Prefeitura de Nova York processa Meta, Alphabet, Snap e ByteDance por impactos na saúde mental de adolescentes
A Prefeitura de Nova York abriu uma ação judicial contra quatro gigantes da tecnologia — Meta, Alphabet, Snap e ByteDance — acusando-as de agravar uma crise de saúde mental entre adolescentes ao explorar suas vulnerabilidades psicológicas para aumentar o engajamento nas plataformas.
Acusações e impacto social
O processo, protocolado em 8 de julho, aponta que os algoritmos dessas redes sociais são projetados para maximizar o tempo de uso, mesmo que isso prejudique o bem-estar dos jovens, resultando em distúrbios do sono, evasão escolar e comportamento de risco. Um exemplo citado é o “subway surfing”, prática perigosa viralizada nas redes, que causou ao menos 16 mortes de adolescentes desde 2023, conforme dados da polícia de Nova York incluídos na ação.

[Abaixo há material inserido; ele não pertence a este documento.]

===== src/rtl/serdes_pkg.sv =====
`default_nettype none
// ============================================================================
// Module      : serdes_pkg
// Description : Shared constants and types for the 8b/10b transmit scheduler.
//               K28_5 is the comma used for alignment and idle fill, K28_0 is
//               the clock-compensation skip symbol.
// Revision    : 1.0 - initial release
// ============================================================================
package serdes_pkg;

    localparam logic [7:0] K28_5 = 8'hBC;
    localparam logic [7:0] K28_0 = 8'h1C;

    typedef enum logic [1:0] {
        OFF    = 2'd0,
        ALIGN  = 2'd1,
        ACTIVE = 2'd2
    } sched_state_t;

endpackage
`default_nettype wire


===== src/rtl/sym_slot_timer.sv =====
`default_nettype none
// ============================================================================
// Module      : sym_slot_timer
// Description : Free-running symbol slot counter (0..SYM_PERIOD-1, wrapping).
//               A synchronous restart holds the count at 0, so the first cycle
//               after restart drops is a slot cycle.
// Ports       : i_Clk      - clock
//               i_Rst_n    - asynchronous active-low reset
//               i_Restart  - synchronous restart, forces count to 0
//               o_Slot     - high while the count is 0
// Revision    : 1.0 - initial release
// ============================================================================
module sym_slot_timer #(
    parameter int SYM_PERIOD = 10
) (
    input  logic i_Clk,
    input  logic i_Rst_n,
    input  logic i_Restart,
    output logic o_Slot
);

    localparam int              CW        = $clog2(SYM_PERIOD);
    localparam logic [CW-1:0]   C_LAST    = CW'(SYM_PERIOD - 1);

    logic [CW-1:0] cnt_q;

    always_ff @(posedge i_Clk or negedge i_Rst_n) begin
        if (!i_Rst_n) begin
            cnt_q <= '0;
        end else if (i_Restart || (cnt_q == C_LAST)) begin
            cnt_q <= '0;
        end else begin
            cnt_q <= cnt_q + CW'(1);
        end
    end

    assign o_Slot = (cnt_q == '0);

endmodule
`default_nettype wire


===== src/rtl/serdes_tx_sched.sv =====
`default_nettype none
// ============================================================================
// Module      : serdes_tx_sched
// Description : Word-rate transmit scheduler in front of the 8b/10b encoder.
//               Brings the link up with ALIGN_COUNT K28.5 commas, then shares
//               one symbol per slot between a control requester (sent as
//               K-characters) and a data requester (D-characters), filling
//               empty slots with K28.5 idles. Control may win at most
//               MAX_CTL_BURST consecutive slots while data is waiting.
// Config      : SERDES_SCHED_SKIP_EN - when defined, every SKIP_INTERVAL-th
//               active slot carries a K28.0 skip symbol and no grant.
// Ports       : i_Clk, i_Rst_n           - clock, async active-low reset
//               i_Link_En                - link enable; low forces OFF
//               i_Ctl_Valid/Data, o_Ctl_Ready - control requester
//               i_Dat_Valid/Data, o_Dat_Ready - data requester
//               o_Sym_Valid/Data/K       - registered symbol, one strobe/slot
//               o_Link_Up                - high while ACTIVE
// Revision    : 1.0 - initial release
// ============================================================================
module serdes_tx_sched
    import serdes_pkg::*;
#(
    parameter int DATA_WIDTH    = 8,
    parameter int SYM_PERIOD    = 10,
    parameter int ALIGN_COUNT   = 4,
    parameter int SKIP_INTERVAL = 256,
    parameter int MAX_CTL_BURST = 4
) (
    input  logic                  i_Clk,
    input  logic                  i_Rst_n,
    input  logic                  i_Link_En,
    input  logic                  i_Ctl_Valid,
    input  logic [DATA_WIDTH-1:0] i_Ctl_Data,
    output logic                  o_Ctl_Ready,
    input  logic                  i_Dat_Valid,
    input  logic [DATA_WIDTH-1:0] i_Dat_Data,
    output logic                  o_Dat_Ready,
    output logic                  o_Sym_Valid,
    output logic [DATA_WIDTH-1:0] o_Sym_Data,
    output logic                  o_Sym_K,
    output logic                  o_Link_Up
);

    localparam int            AW          = $clog2(ALIGN_COUNT + 1);
    localparam logic [AW-1:0] ALIGN_LAST  = AW'(ALIGN_COUNT - 1);
    localparam int            BW          = $clog2(MAX_CTL_BURST + 1);
    localparam logic [BW-1:0] BURST_MAX   = BW'(MAX_CTL_BURST);

    sched_state_t          state_q;
    logic [AW-1:0]         align_cnt_q;
    logic [BW-1:0]         burst_q;
    logic [BW-1:0]         burst_d;
    logic                  sym_valid_q;
    logic [DATA_WIDTH-1:0] sym_data_q;
    logic                  sym_k_q;
    logic                  link_up_q;

    logic w_slot_strobe;
    logic w_slot;
    logic w_active_slot;
    logic w_skip;
    logic w_burst_full;
    logic w_ctl_win;
    logic w_grant_ok;
    logic w_ctl_grant;
    logic w_dat_grant;

    // Counter is parked at 0 while OFF or disabled, so the cycle right after
    // OFF->ALIGN is the first slot cycle.
    sym_slot_timer #(
        .SYM_PERIOD (SYM_PERIOD)
    ) u_slot_timer (
        .i_Clk     (i_Clk),
        .i_Rst_n   (i_Rst_n),
        .i_Restart ((state_q == OFF) || !i_Link_En),
        .o_Slot    (w_slot_strobe)
    );

    assign w_slot        = w_slot_strobe && i_Link_En;
    assign w_active_slot = w_slot && (state_q == ACTIVE);

`ifdef SERDES_SCHED_SKIP_EN
    localparam int            SW        = $clog2(SKIP_INTERVAL);
    localparam logic [SW-1:0] SKIP_LAST = SW'(SKIP_INTERVAL - 1);

    logic [SW-1:0] skip_cnt_q;
    logic [SW-1:0] skip_cnt_d;

    always_comb begin
        skip_cnt_d = skip_cnt_q;
        if (!i_Link_En || (state_q != ACTIVE)) begin
            skip_cnt_d = '0;
        end else if (w_active_slot) begin
            skip_cnt_d = (skip_cnt_q == SKIP_LAST) ? '0 : skip_cnt_q + SW'(1);
        end
    end

    always_ff @(posedge i_Clk or negedge i_Rst_n) begin
        if (!i_Rst_n) begin
            skip_cnt_q <= '0;
        end else begin
            skip_cnt_q <= skip_cnt_d;
        end
    end

    assign w_skip = w_active_slot && (skip_cnt_q == SKIP_LAST);
`else
    logic w_unused_skip_cfg;
    assign w_unused_skip_cfg = (SKIP_INTERVAL > 1);
    assign w_skip            = 1'b0;
`endif

    // Control loses only when data is waiting and control has used up its
    // burst allowance; readys are decided from valids, never from each other.
    assign w_burst_full = (burst_q == BURST_MAX);
    assign w_ctl_win    = i_Ctl_Valid && !(i_Dat_Valid && w_burst_full);
    assign w_grant_ok   = w_active_slot && !w_skip;
    assign w_ctl_grant  = w_grant_ok && w_ctl_win;
    assign w_dat_grant  = w_grant_ok && i_Dat_Valid && !w_ctl_win;

    assign o_Ctl_Ready  = w_ctl_grant;
    assign o_Dat_Ready  = w_dat_grant;

    // A skip slot with data waiting leaves the burst count untouched, so the
    // stalled requesters resume exactly where they were.
    always_comb begin
        burst_d = burst_q;
        if (!i_Link_En || (state_q != ACTIVE)) begin
            burst_d = '0;
        end else if (w_slot) begin
            if (!i_Dat_Valid || w_dat_grant) begin
                burst_d = '0;
            end else if (w_ctl_grant && !w_burst_full) begin
                burst_d = burst_q + BW'(1);
            end
        end
    end

    always_ff @(posedge i_Clk or negedge i_Rst_n) begin
        if (!i_Rst_n) begin
            state_q     <= OFF;
            align_cnt_q <= '0;
            burst_q     <= '0;
            sym_valid_q <= 1'b0;
            sym_data_q  <= '0;
            sym_k_q     <= 1'b0;
            link_up_q   <= 1'b0;
        end else begin
            sym_valid_q <= 1'b0;
            burst_q     <= burst_d;
            if (!i_Link_En) begin
                state_q     <= OFF;
                align_cnt_q <= '0;
                link_up_q   <= 1'b0;
            end else begin
                case (state_q)
                    OFF: begin
                        state_q     <= ALIGN;
                        align_cnt_q <= '0;
                    end
                    ALIGN: begin
                        if (w_slot) begin
                            sym_valid_q <= 1'b1;
                            sym_data_q  <= DATA_WIDTH'(K28_5);
                            sym_k_q     <= 1'b1;
                            if (align_cnt_q == ALIGN_LAST) begin
                                state_q     <= ACTIVE;
                                link_up_q   <= 1'b1;
                                align_cnt_q <= '0;
                            end else begin
                                align_cnt_q <= align_cnt_q + AW'(1);
                            end
                        end
                    end
                    ACTIVE: begin
                        if (w_slot) begin
                            sym_valid_q <= 1'b1;
                            if (w_skip) begin
                                sym_data_q <= DATA_WIDTH'(K28_0);
                                sym_k_q    <= 1'b1;
                            end else if (w_ctl_grant) begin
                                sym_data_q <= i_Ctl_Data;
                                sym_k_q    <= 1'b1;
                            end else if (w_dat_grant) begin
                                sym_data_q <= i_Dat_Data;
                                sym_k_q    <= 1'b0;
                            end else begin
                                sym_data_q <= DATA_WIDTH'(K28_5);
                                sym_k_q    <= 1'b1;
                            end
                        end
                    end
                    default: begin
                        state_q   <= OFF;
                        link_up_q <= 1'b0;
                    end
                endcase
            end
        end
    end

    assign o_Sym_Valid = sym_valid_q;
    assign o_Sym_Data  = sym_data_q;
    assign o_Sym_K     = sym_k_q;
    assign o_Link_Up   = link_up_q;

endmodule
`default_nettype wire


===== config.mk =====
export PLATFORM = sky130hd
export DESIGN_NAME = serdes_tx_sched
export DESIGN_NICKNAME = d
export VERILOG_FILES = /design/src/rtl/serdes_pkg.sv /design/src/rtl/sym_slot_timer.sv /design/src/rtl/serdes_tx_sched.sv
export SDC_FILE = /design/constraint.sdc
export NUM_CORES = 1
export LEC_CHECK = 0
export CAP_MARGIN = 20
export CORE_MARGIN = 3
export CORE_UTILIZATION = 38
export DETAILED_ROUTE_END_ITERATION = 7
export PLACE_DENSITY = 0.66
export SETUP_SLACK_MARGIN = 0.2
export SLEW_MARGIN = 10
export SYNTH_ARGS = -nofsm -noshare
export SYNTH_HDL_FRONTEND = slang
export SYNTH_SLANG_ARGS = --single-unit

===== constraint.sdc =====
create_clock -name i_Clk -period 2.4 [get_ports i_Clk]
set_input_delay 0.24 -clock i_Clk [delete_from_list [all_inputs] [get_ports i_Clk]]
set_output_delay 0.24 -clock i_Clk [all_outputs]
set_load 0.05 [all_outputs]

* Word-level counts from Yosys, hierarchy flattened
Index checks and enable logic that the tools add are counted.
Operators by class: reductions and logical operators 29, equality and inequality tests 13, add/subtract/negate cells 3, multiplexer cells 30
Operator list (count):
- two-way mux 8 bit | 4
- two-way mux 3 bit | 7
- one-hot mux 8 bit (2 select lines) | 1
- two-way mux 1 bit | 10
- inequality test 2 bit (second input constant) | 5
- logical AND 1 bit | 8
- adder 3 x 1 -> 3 bit (second input constant) | 2
- two-way mux 2 bit | 3
- inequality test 3 bit (second input constant) | 2
- one-hot mux 2 bit (3 select lines) | 1
- one-hot mux 3 bit (2 select lines) | 1
- AND reduction 3 bit | 2
- zero test 1 bit | 5
- adder 4 x 1 -> 4 bit (second input constant) | 1
- equality test 4 bit (second input constant) | 1
- zero test 4 bit | 1
- logical OR 1 bit | 4
- two-way mux 4 bit | 1
- one-hot mux 1 bit (2 select lines) | 2
- AND reduction 2 bit | 2
- AND reduction 4 bit | 1
- nonzero test 2 bit | 2
- OR reduction 2 bit | 2
- equality test 3 x 2 -> 1 bit (second input constant) | 1
- 6 further kinds | 6
Word-level totals: register bits after elaboration 23, output and inout bits 13, word-level logic and storage cells 83, input port bits 21

* Logic depth before layout (Yosys ltp)
Gate-level depths: netlist of the first run.
depth after elaboration 10, depth in mapped cells 6, mapped depth without buffers 5

* Hierarchy
Synthesis of the first run repeated with hierarchy kept, for this count alone.
Second synthesis, totals: cells, all modules 119, area total of the unflattened synthesis 1287.5 µm²
By module, submodules not included:
- serdes_tx_sched | instances 1, cells an instance 98, area an instance 1063.5 µm²
- sym_slot_timer | instances 1, cells an instance 21, area an instance 224.0 µm²

* Worst setup path after synthesis of the first run
OpenSTA, ideal clock, no wires.
path kind reg2reg, start register u_slot_timer.cnt_q[0], end register sym_data_q[2], in the netlist o_Sym_Data[2], slack 0.079 ns, stages on the path, launching flop included 7, path buffers 1, clock period less this slack 2.321 ns, arrival time 2.125 ns, required time 2.204 ns, setup time 0.196 ns, path through dfrtp_1 inv_1 ha_1 or3b_1 buf_6 nor4b_4 a222oi_1
Between the ends: elaborated cells between the ends (all ways) 13, classes of those cells eq/ne (2); mux (4); reduce/logical (7)
RTL lines:
- start: declaration | RTL line sym_slot_timer.sv:25 | logic [CW-1:0] cnt_q;
- start signal: assignment | RTL line sym_slot_timer.sv:33 | cnt_q <= cnt_q + CW'(1);
- zero test 4 bit | RTL line sym_slot_timer.sv:37 | assign o_Slot = (cnt_q == '0);
- logical AND 1 bit | RTL line serdes_tx_sched.sv:79 | assign w_slot = w_slot_strobe && i_Link_En;
- logical AND 1 bit | RTL line serdes_tx_sched.sv:80 | assign w_active_slot = w_slot && (state_q == ACTIVE);
- logical AND 1 bit | RTL line serdes_tx_sched.sv:118 | assign w_ctl_grant = w_grant_ok && w_ctl_win;
- named net o_Ctl_Ready | RTL line serdes_tx_sched.sv:34 | output logic o_Ctl_Ready,
- two-way mux 8 bit | RTL line serdes_tx_sched.sv:181 | end else if (w_ctl_grant) begin
- two-way mux 8 bit | RTL line serdes_tx_sched.sv:176 | if (w_slot) begin
- one-hot mux 8 bit (2 select lines) | RTL line serdes_tx_sched.sv:156 | case (state_q)
- end signal: assignment | RTL line serdes_tx_sched.sv:179 | sym_data_q <= DATA_WIDTH'(K28_0);
- end signal: assignment | RTL line serdes_tx_sched.sv:182 | sym_data_q <= i_Ctl_Data;
- end signal: assignment | RTL line serdes_tx_sched.sv:185 | sym_data_q <= i_Dat_Data;
- end: declaration | RTL line serdes_tx_sched.sv:54 | logic [DATA_WIDTH-1:0] sym_data_q;
The timed path passes the listed nets, and every way through them passes these cells. The select of a mux whose other input is x is not followed. A chain may end at the register's enable or synchronous reset.

* Worst setup path after layout of the first run
start register u_slot_timer.cnt_q[1], end output port o_Ctl_Ready
Between the ends: word-level cells in the longest chain between the ends 4
Ends and longest elaborated chain (RTL line):
- zero test 4 bit | sym_slot_timer.sv:37
- logical AND 1 bit | serdes_tx_sched.sv:79
- logical AND 1 bit | serdes_tx_sched.sv:80
- logical AND 1 bit | serdes_tx_sched.sv:118
- end: declaration | serdes_tx_sched.sv:34
No other way between the ends.

==> run summary, run 1 <==
Slew margin rel. = 64.7%
Hpwl dp = 2.21 mm
PD cells = 911 mW/mm^2
Setup_tns = 0 ns
DRC = 0
Share of the yosys chip area belonging to registers = 44.5%
Grt ovf = 0
Clock root buffer = clkbuf_4
Register area = 576 um^2
Pre-Repair DR Iteration Count = 7
Tcrit/Tclk final = 92.9%
Worst setup path category = reg -> out
Library cells used by synthesis = 33
Vias in the first global route = 1,161
Worst skew pair latency = 0.32 ns
Slew @ Worst Pin = 0.528 ns
Ys async rst share = 100%
Vias/cell = 4.97
Die area = 0.00414 mm^2
Layout cell share with drive strength beyond 1 = 18.0%
FILL cells = 276
Worst-path clk slew = 0.13 ns
Post-layout util = 58.7%
Largest delay share family, worst path = simple AND/OR/NAND/NOR gates
Final Slew Violations = 0
Io pins = 34
Synth Area per Inst = 10.1 um^2
Hold crit path type = in -> async
GRT Util Overall = 16.2%
Die height = 64.4 um
Multi-input gate area = 623 um^2
Post-synth EDFFs = 0
Maxcap violations = 0
VDD IR max = 0.447 mV
CP startpoint kind = flip-flop
Port Buf Inserts = 33
Row cnt = 20
R2R cell count = 9
Crit path buf inv count = 3
Critical Path Slowest Stage Cell = dfrtp_1
Fin. Hold Viols = 0
Core area = 0.00315 mm^2
Crit-path max cell delay = 0.42 ns
Lkg Pwr = 0.875 nW
Initial antenna violation count = 0
Nets@finish = 210
CTS buffer count = 3
Req. time, crit path = 2.16 ns
CP Max Fanout = 3
Worst EP arrival = 1.99 ns
FMAX = 448 MHz
Pin count of the biggest net entering global routing = 24
Reg2reg setup slack = 0.31 ns
Tmin final = 2.23 ns
Crit path cell chain = inv_2, ha_4, or3b_4, buf_6, nor4b_4, buf_12
Total number of vias = 1,103
First-pass GRT wire length = 5.35 mm
Synthesized netlist cell count = 128
Layout area overhead = 43.1%
Die Wd = 64.4 um
CTS tree = done
Wire per inst = 13.7 um
Initial Util = 41.0%
Synthesized net count = 159
Inserted Diodes = 0
Ys Warns = 0
Setup Viol. Count Final = 0
Crit end category = output pin
Post-route ant nets = 0
Post-synthesis cell area = 0.00129 mm^2
CTS sink cnt = 23
Synth Register Bits = 23
Status = finished, final reports clean
Max H-tree Level = 1
Clk buf depth = 2
Total length of routed wires = 3.05 mm
Fin Clk Skew = 0.00504 ns
RSZ-0062 raised after global routing = true
Reg-to-reg endpoint = o_Sym_Data[3]$_DFFE_PN0P_
R2R Path Start = u_slot_timer.cnt_q[1]$_DFF_PN0_
Main flop type after synthesis = dfrtp_1
Place WS = 0.240 ns
Worst setup margin = 0.170 ns
GP Congestion = 0.805
Iter 0 DRT Violations = 71
[cell usage after synthesis, drive strengths merged, types with 2 or more instances]
library cell / instances / area share (%)
nor2b: 2 / 0.97
mux2i: 2 / 1.5
nand3b: 2 / 1.2
a21boi: 2 / 1.2
and3: 2 / 0.97
nand2: 12 / 3.5
nor3b: 2 / 1.2
nand4: 3 / 1.5
nor4b: 2 / 3.7
nor2: 4 / 1.2
a21oi: 4 / 1.5
o211ai: 3 / 1.7
a222oi: 5 / 3.9
nand3: 4 / 1.5
dfrtp: 23 / 44
a221o: 3 / 2.3
nor4: 3 / 1.5
inv: 26 / 7.5
mux2: 2 / 1.7
ha: 10 / 9.7
[metrics by stage]
step,power [W],instances,area [um^2],hold slack (ns)
4_1_cts,0.00167,220,1820,0.275
6_report,0.00169,222,1850,0.265
3_3_place_gp,0.00141,208,1720,0.493
5_1_grt,0.00180,222,1850,0.285
3_5_place_dp,0.00143,208,1720,0.508
2_1_floorplan,0.00114,128,1290,-0.0556
[what timing repair did]
item,in CTS,in global routing
pin swaps,2,2
endpoints found under the setup margin,2,2
gates resized for setup,3,5
gates cloned,0,0
buffers inserted,8,2
hold buffers,0,0
[how the worst max path moves through the flow]
| stage | from | endpoint | slack, ns | cells past startpoint |
|---|---|---|---|---|
| floorplan | u_slot_timer.cnt_q[0]$_DFF_PN0_ | o_Sym_Data[2]$_DFFE_PN0P_ | 0.11 | 6 |
| detailed placement | u_slot_timer.cnt_q[0]$_DFF_PN0_ | o_Sym_Data[2]$_DFFE_PN0P_ | 0.24 | 7 |
| global placement | u_slot_timer.cnt_q[0]$_DFF_PN0_ | o_Sym_Data[4]$_DFFE_PN0P_ | 0.31 | 7 |
| CTS | u_slot_timer.cnt_q[1]$_DFF_PN0_ | o_Ctl_Ready | 0.13 | 6 |
| finish | u_slot_timer.cnt_q[1]$_DFF_PN0_ | o_Ctl_Ready | 0.17 | 6 |
| global route | u_slot_timer.cnt_q[1]$_DFF_PN0_ | o_Ctl_Ready | 0.06 | 6 |
[state kept, by name (all words and copies together), names as in the netlist]
name	cells
o_Sym_Data	8
u_slot_timer.cnt_q	4
align_cnt_q	3
burst_q	3
state_q	2
o_Link_Up	1
o_Sym_K	1
o_Sym_Valid	1
[routing by layer]
layer	global-route usage [%]	wire, um	vias up
met2	25.8	1340	48
met3	4.04	226	5
met5	0	0	-
li1	-	-	543
met1	21.5	1440	507
met4	5.01	40	0
[layout by cell type, fill, tap and decap left out, types with 3 or more instances in the layout]
cell type / netlist / final
inv_1: 26 / 24
nand3_1: 4 / 4
ha_1: 10 / 9
dfrtp_1: 23 / 23
nor2_1: 4 / 4
nor4_1: 3 / 3
o211ai_1: 3 / 3
clkdlybuf4s50_1: 0 / 31
clkbuf_4: 0 / 3
buf_4: 0 / 13
a222oi_1: 5 / 5
a21oi_1: 4 / 4
nand2_1: 12 / 11
a221o_1: 3 / 3
nand4_1: 3 / 3
[cells by family (layout without fill, tap and decap cells)]
logic type / Yosys count / count (layout) / share of synthesized area [%]
AOI/OAI and AO/OA: 19 / 19 / 12.3
xor gates and xnor gates: 2 / 2 / 1.35
adders and majority gates: 10 / 10 / 9.67
buffers and inverters: 28 / 78 / 8.70
DFF: 23 / 23 / 44.5
muxes: 4 / 4 / 3.29
and+or+nand+nor: 42 / 42 / 20.2
[report_power, final]
part	internal [W]	total [W]	switching, W
logic	0.000403	0.000950	0.000547
registers	0.000485	0.000548	0.0000626
clock network	0.0000638	0.000188	0.000124
[cell type report]
type | instances | area share (%)
Sequential cell | 23 | 31.1
Tap cell | 44 | 2.97
Timing Repair Buffer | 48 | 25.4
Inverter | 26 | 5.27
Multi-Input combinational cell | 77 | 33.6
Clock buffer | 3 | 1.22
Clock inverter | 1 | 0.405
Note: power is estimated with default switching activity, not from simulation.
==> run 2: changes to the inputs <==
Settings changed: SKIP_LAST_GASP set to 1.
==> results of run 2 <==
No change in the layout: final DEF, timing and power equal those of run 1.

Além dos danos individuais, a prefeitura destaca o impacto direto no funcionamento de órgãos públicos, como escolas e hospitais, que registram aumento na demanda por tratamento psicológico. Por essa razão, o Distrito Escolar de Nova York e a Corporação de Saúde e Hospitais da cidade também são coautores do processo.
Empresas envolvidas
As empresas processadas controlam plataformas amplamente usadas pelo público jovem: Meta, dona do Instagram e Facebook; Alphabet, que gerencia YouTube e Google; Snap, responsável pelo Snapchat; e ByteDance, proprietária do TikTok, atualmente negociando a venda da operação americana sob pressão regulatória.
Reação do mercado e perspectivas
Apesar do impacto da ação no cenário jurídico contra as big techs nos Estados Unidos, o Google contestou as acusações, afirmando que o YouTube é um serviço de streaming focado em vídeos longos e não uma rede social voltada à interação entre usuários.
Para investidores e analistas do mercado financeiro, o processo reforça a crescente atenção regulatória sobre os riscos sociais das tecnologias digitais, o que pode influenciar a avaliação das empresas de tecnologia no mercado acionário e impactar estratégias de governança corporativa e compliance. O desdobramento dessa ação pode servir de precedente para outras iniciativas em âmbito nacional e internacional, ampliando o escrutínio sobre os modelos de negócios das maiores plataformas digitais.